• **Collected data**:

■ ■ ■ ■ ■

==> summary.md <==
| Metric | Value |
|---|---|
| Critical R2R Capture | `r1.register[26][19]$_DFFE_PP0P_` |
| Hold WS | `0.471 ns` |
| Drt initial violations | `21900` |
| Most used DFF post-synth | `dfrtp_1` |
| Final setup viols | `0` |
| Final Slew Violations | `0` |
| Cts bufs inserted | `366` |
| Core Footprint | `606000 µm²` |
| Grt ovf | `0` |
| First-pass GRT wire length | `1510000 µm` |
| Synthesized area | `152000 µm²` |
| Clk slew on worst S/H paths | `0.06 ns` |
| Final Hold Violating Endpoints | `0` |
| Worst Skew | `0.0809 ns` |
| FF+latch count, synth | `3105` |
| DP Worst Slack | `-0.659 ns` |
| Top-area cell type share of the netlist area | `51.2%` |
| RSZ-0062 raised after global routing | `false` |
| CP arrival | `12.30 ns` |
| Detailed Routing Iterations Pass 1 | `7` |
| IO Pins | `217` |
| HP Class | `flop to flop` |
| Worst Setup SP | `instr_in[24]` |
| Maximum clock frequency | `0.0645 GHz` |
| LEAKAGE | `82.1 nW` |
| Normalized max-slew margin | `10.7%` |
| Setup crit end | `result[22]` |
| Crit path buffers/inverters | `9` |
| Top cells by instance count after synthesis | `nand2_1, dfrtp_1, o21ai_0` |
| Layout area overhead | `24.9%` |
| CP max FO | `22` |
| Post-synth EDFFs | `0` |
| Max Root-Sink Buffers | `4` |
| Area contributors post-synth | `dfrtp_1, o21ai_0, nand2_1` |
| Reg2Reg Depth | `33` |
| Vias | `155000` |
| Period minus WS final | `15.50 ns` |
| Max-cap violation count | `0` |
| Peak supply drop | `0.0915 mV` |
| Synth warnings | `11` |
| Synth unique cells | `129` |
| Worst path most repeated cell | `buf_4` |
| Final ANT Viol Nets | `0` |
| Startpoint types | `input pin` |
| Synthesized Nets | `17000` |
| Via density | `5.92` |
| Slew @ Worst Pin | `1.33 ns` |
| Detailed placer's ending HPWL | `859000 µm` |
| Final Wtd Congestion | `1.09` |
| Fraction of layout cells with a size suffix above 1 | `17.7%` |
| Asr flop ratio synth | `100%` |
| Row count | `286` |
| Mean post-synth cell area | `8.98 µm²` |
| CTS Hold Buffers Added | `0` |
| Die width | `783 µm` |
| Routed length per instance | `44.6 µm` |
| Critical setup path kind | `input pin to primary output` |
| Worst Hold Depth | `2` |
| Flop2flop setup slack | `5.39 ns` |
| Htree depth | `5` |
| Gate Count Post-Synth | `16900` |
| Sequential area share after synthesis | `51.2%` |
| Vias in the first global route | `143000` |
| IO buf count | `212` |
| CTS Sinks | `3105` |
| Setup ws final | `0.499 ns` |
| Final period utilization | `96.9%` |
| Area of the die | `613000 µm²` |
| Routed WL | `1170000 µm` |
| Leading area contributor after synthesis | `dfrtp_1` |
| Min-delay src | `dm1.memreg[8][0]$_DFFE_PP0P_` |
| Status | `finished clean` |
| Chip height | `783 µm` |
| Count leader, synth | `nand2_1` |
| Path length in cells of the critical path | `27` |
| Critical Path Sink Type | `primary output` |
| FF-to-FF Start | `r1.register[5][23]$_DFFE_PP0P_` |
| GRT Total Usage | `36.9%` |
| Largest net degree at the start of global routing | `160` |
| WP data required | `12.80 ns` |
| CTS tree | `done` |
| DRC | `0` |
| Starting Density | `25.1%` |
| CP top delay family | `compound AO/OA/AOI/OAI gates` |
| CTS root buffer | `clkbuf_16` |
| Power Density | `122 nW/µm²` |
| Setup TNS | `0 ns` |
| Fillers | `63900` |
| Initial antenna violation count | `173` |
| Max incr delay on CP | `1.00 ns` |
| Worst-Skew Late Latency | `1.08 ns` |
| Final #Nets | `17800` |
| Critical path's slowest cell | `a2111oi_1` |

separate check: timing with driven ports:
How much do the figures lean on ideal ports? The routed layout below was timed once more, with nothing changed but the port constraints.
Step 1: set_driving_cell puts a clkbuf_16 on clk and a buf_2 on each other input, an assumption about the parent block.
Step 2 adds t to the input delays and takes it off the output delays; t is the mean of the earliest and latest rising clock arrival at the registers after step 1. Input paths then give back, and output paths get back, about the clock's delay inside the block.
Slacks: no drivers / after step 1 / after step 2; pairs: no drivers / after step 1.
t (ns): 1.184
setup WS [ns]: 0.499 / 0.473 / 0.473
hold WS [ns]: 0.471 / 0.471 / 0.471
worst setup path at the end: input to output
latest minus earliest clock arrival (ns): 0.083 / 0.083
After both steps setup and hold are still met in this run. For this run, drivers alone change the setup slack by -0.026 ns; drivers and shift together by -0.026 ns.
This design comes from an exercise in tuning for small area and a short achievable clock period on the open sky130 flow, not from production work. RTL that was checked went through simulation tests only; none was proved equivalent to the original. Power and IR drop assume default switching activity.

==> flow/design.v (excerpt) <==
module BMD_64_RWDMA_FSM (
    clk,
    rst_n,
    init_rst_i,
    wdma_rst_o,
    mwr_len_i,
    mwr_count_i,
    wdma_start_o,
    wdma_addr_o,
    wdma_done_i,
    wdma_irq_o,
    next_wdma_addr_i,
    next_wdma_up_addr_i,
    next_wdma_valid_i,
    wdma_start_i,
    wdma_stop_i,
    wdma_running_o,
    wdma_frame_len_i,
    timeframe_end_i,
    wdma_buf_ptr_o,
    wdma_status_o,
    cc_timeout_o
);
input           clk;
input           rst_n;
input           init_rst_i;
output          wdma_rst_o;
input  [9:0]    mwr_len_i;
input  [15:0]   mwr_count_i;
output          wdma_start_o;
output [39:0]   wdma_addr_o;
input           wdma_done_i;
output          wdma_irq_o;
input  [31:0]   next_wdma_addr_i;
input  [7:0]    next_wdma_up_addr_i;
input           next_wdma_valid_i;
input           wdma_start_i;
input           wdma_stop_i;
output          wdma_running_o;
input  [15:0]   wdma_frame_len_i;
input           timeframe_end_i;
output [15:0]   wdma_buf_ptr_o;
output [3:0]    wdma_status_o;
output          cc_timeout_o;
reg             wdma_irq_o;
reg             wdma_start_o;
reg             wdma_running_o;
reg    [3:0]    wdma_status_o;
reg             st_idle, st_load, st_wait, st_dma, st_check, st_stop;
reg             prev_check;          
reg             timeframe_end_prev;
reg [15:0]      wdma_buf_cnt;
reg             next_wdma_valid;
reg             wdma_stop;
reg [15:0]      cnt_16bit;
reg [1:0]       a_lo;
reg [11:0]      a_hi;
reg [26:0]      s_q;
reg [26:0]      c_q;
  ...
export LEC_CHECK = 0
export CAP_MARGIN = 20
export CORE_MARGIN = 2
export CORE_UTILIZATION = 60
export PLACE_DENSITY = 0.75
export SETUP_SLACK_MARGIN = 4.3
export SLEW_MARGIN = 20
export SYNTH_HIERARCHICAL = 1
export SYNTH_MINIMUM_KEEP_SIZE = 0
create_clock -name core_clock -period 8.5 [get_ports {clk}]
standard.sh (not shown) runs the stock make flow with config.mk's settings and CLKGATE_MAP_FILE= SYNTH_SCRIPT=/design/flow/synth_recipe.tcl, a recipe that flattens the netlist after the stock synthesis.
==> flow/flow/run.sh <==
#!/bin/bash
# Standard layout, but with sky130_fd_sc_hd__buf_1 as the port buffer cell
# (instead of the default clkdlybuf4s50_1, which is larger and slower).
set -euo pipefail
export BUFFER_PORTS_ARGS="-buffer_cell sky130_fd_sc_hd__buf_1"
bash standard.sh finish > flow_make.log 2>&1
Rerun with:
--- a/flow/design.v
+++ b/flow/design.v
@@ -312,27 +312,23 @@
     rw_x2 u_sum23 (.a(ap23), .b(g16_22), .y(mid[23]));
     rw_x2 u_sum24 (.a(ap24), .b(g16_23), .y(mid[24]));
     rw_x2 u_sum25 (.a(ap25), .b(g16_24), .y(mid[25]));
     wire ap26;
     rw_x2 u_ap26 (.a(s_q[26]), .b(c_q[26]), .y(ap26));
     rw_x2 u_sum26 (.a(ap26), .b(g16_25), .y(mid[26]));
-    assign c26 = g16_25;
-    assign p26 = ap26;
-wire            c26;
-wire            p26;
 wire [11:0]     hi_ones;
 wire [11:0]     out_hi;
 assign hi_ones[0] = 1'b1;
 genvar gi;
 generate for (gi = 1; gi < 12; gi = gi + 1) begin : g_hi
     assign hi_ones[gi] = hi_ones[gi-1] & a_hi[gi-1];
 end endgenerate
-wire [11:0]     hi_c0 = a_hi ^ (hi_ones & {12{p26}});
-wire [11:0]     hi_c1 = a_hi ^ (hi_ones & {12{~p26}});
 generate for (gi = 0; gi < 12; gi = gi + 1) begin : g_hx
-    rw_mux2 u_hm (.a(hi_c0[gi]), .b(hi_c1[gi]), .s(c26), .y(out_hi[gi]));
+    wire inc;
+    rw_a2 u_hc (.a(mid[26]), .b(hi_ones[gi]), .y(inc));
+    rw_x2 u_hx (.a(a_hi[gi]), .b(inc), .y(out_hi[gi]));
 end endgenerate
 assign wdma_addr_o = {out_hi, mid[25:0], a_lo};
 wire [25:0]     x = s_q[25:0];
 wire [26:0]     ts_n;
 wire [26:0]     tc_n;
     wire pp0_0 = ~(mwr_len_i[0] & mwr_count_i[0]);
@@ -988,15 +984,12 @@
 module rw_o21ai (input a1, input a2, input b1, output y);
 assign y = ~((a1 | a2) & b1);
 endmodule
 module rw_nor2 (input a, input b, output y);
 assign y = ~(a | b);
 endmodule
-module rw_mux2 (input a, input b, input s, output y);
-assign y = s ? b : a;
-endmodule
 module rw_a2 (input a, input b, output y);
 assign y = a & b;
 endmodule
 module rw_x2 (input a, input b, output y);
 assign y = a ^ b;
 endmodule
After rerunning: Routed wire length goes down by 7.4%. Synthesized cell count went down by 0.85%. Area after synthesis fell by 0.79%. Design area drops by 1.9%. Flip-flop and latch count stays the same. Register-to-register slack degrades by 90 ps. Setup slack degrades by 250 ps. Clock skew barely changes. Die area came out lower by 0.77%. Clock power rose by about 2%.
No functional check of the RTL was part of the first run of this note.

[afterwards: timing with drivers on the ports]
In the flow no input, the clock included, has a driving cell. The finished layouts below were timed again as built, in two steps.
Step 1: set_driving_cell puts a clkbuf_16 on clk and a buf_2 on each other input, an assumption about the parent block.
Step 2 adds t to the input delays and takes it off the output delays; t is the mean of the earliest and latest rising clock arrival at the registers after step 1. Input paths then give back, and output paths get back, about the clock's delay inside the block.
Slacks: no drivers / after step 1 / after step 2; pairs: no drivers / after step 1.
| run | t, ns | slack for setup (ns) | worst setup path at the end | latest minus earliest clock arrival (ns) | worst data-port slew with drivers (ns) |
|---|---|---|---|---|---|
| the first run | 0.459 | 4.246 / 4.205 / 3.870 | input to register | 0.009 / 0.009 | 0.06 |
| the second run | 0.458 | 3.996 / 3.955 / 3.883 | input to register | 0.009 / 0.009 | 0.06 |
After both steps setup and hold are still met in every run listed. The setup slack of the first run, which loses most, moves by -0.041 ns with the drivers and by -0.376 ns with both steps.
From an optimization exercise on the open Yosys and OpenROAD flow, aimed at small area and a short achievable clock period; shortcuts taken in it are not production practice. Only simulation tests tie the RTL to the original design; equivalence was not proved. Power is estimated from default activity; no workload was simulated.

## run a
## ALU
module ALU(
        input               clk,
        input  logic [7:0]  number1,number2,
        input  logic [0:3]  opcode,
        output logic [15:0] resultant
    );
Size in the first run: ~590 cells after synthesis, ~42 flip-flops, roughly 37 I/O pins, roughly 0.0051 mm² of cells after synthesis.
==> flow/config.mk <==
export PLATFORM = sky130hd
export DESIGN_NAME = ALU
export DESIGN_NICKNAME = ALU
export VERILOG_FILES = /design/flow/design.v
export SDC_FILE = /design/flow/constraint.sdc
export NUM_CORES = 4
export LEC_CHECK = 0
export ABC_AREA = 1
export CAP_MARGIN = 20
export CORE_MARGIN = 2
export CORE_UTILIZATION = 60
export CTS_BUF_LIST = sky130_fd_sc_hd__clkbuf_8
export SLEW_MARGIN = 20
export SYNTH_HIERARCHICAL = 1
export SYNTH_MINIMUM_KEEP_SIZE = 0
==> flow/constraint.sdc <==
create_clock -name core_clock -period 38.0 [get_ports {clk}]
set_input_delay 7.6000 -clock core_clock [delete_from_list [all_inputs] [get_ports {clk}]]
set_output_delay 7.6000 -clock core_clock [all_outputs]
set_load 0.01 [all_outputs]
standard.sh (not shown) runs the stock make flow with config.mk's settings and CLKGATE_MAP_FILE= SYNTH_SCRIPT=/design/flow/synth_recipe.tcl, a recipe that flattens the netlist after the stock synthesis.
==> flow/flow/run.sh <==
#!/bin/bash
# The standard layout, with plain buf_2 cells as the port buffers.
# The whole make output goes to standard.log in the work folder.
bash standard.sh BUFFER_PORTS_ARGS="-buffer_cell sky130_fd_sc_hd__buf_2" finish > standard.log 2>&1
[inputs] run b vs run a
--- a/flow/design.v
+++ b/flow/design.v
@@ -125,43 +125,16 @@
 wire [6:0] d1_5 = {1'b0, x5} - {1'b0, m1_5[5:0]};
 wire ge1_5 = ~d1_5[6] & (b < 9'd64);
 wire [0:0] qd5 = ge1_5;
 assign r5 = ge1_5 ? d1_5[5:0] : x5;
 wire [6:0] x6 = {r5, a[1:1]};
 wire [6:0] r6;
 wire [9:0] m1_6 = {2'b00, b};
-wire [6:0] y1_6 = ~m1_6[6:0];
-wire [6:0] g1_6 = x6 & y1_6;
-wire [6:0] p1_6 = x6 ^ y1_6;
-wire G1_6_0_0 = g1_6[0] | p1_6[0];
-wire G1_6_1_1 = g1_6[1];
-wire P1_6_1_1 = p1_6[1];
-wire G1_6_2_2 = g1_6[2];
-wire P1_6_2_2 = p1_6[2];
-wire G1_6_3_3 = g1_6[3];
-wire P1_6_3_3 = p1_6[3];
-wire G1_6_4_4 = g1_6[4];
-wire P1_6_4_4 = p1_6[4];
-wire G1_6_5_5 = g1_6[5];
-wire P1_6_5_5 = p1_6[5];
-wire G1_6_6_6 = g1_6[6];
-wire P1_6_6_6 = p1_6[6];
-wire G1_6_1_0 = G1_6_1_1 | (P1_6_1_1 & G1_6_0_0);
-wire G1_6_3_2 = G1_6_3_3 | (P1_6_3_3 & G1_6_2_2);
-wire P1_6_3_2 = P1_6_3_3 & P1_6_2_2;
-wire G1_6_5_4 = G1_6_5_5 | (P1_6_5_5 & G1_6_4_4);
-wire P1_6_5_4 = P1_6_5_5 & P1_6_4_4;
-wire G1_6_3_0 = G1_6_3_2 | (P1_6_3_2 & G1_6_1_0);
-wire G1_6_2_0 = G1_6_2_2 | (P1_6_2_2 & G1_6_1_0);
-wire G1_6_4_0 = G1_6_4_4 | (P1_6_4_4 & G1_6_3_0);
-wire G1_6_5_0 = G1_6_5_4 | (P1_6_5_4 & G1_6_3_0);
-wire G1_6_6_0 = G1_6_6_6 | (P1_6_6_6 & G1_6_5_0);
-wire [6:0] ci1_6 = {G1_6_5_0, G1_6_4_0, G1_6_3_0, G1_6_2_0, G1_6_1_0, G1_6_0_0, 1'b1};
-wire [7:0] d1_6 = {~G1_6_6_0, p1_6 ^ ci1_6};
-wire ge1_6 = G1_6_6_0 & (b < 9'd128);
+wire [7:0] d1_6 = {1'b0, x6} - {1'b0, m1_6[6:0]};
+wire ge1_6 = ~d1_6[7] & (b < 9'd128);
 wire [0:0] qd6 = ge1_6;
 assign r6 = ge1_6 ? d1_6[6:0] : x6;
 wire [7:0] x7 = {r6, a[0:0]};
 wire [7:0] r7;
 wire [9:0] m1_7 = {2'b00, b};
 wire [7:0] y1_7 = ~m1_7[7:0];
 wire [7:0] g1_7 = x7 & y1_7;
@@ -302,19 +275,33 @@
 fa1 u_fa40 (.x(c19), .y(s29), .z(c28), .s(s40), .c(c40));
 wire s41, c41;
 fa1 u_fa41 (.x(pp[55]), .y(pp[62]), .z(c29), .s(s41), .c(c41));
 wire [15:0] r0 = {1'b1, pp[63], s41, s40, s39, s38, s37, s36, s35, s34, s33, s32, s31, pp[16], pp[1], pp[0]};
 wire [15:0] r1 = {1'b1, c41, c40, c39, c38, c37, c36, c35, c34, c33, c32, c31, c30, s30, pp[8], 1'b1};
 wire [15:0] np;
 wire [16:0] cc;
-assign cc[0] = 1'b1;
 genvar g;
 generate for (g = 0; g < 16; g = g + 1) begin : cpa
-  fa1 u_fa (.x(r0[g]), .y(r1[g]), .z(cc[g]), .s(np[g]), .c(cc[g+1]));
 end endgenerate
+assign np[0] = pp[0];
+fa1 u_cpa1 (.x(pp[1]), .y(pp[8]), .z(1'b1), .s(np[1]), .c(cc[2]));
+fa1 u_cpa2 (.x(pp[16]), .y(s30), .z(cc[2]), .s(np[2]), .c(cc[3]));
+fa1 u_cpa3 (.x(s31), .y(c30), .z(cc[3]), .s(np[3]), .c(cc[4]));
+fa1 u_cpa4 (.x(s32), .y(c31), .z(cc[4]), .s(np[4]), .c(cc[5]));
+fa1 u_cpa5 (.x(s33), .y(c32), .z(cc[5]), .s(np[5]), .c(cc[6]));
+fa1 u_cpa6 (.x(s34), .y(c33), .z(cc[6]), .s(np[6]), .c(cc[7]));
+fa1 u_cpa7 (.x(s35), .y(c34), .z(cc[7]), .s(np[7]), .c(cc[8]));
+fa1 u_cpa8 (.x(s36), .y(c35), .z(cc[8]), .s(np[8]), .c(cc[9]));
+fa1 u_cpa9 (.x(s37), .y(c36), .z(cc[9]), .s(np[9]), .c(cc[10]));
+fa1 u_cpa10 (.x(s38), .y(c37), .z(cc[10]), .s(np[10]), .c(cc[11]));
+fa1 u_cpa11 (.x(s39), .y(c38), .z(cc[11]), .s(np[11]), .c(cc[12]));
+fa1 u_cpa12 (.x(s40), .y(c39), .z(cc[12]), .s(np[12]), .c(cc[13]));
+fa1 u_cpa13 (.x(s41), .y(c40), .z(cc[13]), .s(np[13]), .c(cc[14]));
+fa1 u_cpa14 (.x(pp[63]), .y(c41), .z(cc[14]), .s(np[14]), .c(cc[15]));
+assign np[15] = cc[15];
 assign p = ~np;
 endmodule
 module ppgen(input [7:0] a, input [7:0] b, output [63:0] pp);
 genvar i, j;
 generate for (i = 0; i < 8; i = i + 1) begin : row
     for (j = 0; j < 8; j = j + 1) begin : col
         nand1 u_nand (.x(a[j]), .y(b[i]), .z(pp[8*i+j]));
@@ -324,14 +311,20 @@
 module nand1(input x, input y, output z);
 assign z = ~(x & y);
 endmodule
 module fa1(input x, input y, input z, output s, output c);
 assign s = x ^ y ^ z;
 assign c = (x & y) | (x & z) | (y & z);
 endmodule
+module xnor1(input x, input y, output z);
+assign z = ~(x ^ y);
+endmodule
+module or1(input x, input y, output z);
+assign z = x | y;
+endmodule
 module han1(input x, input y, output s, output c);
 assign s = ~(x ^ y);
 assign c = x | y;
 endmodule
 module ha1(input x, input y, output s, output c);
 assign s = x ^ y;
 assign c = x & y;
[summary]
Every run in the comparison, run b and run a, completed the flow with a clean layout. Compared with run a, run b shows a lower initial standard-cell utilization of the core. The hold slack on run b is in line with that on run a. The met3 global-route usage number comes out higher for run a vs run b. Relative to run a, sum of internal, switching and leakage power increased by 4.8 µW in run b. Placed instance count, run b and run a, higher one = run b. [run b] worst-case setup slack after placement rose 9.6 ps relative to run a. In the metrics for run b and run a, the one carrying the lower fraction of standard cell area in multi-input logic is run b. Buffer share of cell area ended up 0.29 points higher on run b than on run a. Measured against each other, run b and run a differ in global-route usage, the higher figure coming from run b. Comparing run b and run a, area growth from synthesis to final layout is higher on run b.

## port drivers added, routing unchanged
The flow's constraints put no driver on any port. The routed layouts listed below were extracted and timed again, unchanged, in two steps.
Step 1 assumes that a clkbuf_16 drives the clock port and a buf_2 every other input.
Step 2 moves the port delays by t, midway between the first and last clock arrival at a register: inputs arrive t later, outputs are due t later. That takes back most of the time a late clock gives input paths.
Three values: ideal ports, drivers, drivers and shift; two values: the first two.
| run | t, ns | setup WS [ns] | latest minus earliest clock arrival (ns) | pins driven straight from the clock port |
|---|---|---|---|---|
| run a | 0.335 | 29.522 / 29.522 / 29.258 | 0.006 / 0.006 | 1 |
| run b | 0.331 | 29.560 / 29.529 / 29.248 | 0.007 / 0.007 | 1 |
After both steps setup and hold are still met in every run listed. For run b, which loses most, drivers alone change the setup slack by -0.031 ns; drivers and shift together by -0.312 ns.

■ ■ ■ ■ ■

• **DIRECTIONS**: Search the data and copy each line containing "Vias".

• **TASK ANSWER**:
| Vias | `155000` |
| Vias in the first global route | `143000` |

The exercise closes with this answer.